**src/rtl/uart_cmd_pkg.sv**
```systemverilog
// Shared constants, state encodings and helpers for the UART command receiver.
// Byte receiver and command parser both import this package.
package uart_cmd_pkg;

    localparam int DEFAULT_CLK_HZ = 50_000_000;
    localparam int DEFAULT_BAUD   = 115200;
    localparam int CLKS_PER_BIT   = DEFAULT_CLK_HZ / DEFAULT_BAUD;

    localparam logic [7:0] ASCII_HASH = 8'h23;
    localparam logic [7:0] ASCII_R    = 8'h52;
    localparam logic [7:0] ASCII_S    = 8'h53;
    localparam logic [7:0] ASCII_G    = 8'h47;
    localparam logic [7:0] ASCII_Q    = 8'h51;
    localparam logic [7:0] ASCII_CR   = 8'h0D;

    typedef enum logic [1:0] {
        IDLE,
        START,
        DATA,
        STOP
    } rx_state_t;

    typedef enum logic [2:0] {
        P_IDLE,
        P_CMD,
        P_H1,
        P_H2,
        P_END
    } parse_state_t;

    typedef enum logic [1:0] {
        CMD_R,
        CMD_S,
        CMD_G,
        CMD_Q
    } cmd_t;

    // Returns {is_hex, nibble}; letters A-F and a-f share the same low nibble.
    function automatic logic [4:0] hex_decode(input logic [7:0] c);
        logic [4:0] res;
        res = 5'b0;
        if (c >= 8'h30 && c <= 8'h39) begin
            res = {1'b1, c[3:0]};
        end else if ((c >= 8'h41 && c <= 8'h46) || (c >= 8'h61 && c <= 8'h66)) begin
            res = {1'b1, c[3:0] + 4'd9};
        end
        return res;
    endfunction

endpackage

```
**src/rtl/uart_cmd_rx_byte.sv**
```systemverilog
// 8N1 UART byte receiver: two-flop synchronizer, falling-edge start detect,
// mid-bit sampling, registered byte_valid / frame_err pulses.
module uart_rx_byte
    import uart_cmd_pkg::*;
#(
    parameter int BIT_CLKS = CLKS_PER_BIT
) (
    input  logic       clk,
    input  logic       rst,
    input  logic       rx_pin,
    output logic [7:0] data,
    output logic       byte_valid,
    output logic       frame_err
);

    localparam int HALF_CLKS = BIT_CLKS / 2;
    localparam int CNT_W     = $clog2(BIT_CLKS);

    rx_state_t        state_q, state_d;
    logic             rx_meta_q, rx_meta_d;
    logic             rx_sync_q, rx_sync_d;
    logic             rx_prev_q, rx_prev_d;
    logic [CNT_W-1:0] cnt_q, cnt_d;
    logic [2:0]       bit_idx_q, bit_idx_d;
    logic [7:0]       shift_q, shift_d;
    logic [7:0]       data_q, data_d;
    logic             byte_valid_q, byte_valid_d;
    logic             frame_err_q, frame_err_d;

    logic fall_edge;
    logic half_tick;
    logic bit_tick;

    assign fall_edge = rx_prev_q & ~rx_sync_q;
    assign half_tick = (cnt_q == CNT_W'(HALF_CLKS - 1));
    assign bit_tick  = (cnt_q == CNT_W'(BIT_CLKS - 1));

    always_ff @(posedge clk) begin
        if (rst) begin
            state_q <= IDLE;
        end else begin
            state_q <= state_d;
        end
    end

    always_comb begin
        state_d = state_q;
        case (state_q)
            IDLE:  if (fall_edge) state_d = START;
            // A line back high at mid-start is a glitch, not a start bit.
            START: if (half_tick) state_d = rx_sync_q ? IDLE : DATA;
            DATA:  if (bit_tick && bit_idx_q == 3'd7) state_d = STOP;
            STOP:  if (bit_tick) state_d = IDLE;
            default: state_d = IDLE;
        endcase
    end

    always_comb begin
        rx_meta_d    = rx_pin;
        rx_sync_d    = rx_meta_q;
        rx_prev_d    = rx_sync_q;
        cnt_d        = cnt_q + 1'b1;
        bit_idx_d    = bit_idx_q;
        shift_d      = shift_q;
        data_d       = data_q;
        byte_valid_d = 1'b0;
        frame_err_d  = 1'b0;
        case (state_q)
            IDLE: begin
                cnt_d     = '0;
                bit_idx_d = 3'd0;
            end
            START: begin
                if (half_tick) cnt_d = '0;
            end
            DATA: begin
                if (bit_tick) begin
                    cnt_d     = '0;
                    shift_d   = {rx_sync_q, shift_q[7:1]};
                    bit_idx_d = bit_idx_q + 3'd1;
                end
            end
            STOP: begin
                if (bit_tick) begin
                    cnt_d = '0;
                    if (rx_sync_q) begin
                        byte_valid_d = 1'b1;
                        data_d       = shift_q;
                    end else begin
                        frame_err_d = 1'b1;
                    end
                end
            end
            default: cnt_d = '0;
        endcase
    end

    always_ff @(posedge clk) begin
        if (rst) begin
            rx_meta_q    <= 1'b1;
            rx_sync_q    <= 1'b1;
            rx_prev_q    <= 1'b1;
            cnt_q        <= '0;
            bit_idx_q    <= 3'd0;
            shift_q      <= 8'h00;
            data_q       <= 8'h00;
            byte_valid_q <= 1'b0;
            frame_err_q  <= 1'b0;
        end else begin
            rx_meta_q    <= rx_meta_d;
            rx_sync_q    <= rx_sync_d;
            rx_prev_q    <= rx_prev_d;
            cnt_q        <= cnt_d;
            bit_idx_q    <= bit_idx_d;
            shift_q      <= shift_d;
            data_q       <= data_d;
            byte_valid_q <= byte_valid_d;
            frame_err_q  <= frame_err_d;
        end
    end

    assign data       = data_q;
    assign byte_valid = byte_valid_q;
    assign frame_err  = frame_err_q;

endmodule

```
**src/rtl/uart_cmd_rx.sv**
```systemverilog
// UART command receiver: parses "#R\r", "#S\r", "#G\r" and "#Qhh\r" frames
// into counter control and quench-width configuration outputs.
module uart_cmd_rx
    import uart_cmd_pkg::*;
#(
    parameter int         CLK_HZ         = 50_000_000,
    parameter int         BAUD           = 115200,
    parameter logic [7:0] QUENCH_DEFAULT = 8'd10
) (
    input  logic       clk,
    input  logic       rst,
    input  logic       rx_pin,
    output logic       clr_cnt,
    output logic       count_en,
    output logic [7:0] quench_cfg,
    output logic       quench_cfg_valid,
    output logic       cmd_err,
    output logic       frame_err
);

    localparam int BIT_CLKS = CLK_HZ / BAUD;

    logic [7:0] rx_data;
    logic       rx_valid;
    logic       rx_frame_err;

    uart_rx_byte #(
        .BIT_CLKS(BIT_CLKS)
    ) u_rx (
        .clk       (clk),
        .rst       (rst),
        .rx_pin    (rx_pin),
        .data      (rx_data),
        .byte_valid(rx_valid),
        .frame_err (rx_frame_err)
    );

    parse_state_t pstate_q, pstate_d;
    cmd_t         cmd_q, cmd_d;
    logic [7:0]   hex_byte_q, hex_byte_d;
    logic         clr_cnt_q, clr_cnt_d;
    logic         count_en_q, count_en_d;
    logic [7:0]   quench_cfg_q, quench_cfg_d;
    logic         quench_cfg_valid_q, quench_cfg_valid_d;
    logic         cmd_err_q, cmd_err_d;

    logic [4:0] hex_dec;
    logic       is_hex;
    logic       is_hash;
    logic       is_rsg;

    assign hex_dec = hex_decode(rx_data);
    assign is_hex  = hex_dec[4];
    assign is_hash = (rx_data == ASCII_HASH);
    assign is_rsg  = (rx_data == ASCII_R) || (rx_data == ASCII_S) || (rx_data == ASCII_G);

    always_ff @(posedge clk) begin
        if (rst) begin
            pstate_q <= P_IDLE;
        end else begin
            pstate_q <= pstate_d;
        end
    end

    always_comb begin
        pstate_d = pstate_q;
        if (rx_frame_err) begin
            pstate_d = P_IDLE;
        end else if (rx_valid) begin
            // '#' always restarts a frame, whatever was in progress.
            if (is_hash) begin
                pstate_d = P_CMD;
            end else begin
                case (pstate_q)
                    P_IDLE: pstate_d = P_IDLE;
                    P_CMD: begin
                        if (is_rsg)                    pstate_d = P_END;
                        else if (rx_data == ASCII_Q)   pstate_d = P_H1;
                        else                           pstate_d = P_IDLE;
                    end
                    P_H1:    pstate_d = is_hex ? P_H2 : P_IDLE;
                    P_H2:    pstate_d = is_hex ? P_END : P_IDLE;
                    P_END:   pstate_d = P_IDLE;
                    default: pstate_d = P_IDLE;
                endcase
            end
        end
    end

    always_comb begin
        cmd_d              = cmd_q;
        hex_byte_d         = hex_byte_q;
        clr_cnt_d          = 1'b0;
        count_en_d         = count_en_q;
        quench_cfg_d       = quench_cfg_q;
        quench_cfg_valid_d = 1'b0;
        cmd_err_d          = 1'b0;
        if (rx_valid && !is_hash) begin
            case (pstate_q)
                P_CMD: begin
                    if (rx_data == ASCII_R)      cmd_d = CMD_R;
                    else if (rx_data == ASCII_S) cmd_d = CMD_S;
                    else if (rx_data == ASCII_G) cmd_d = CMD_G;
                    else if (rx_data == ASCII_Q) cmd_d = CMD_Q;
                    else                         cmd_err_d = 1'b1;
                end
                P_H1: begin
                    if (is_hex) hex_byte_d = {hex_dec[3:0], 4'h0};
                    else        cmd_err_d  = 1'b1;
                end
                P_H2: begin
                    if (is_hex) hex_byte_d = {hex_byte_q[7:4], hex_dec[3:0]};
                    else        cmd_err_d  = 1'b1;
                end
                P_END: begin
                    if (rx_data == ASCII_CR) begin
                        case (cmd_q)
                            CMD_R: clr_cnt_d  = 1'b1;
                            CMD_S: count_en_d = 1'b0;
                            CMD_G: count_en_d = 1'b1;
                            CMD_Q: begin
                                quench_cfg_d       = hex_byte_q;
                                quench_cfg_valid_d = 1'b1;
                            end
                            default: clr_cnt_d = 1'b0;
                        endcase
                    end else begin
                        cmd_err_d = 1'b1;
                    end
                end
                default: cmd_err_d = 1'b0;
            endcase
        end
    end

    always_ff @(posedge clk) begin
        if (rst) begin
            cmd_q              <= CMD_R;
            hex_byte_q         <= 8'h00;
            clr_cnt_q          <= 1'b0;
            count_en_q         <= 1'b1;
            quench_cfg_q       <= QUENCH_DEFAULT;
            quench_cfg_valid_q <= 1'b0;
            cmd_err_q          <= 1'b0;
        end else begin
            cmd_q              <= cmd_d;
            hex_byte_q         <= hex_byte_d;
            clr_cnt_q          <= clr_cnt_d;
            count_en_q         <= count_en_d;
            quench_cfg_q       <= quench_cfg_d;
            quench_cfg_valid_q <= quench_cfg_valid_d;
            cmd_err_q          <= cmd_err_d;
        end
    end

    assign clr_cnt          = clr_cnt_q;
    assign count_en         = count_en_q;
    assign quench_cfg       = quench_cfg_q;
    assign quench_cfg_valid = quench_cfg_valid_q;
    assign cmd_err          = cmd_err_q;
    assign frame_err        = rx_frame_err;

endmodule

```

- [What you are asked to do]:
Show all lines in the preceding material that have "command" in them.

- [Solution to this task]:
// Shared constants, state encodings and helpers for the UART command receiver.
// Byte receiver and command parser both import this package.
// UART command receiver: parses "#R\r", "#S\r", "#G\r" and "#Qhh\r" frames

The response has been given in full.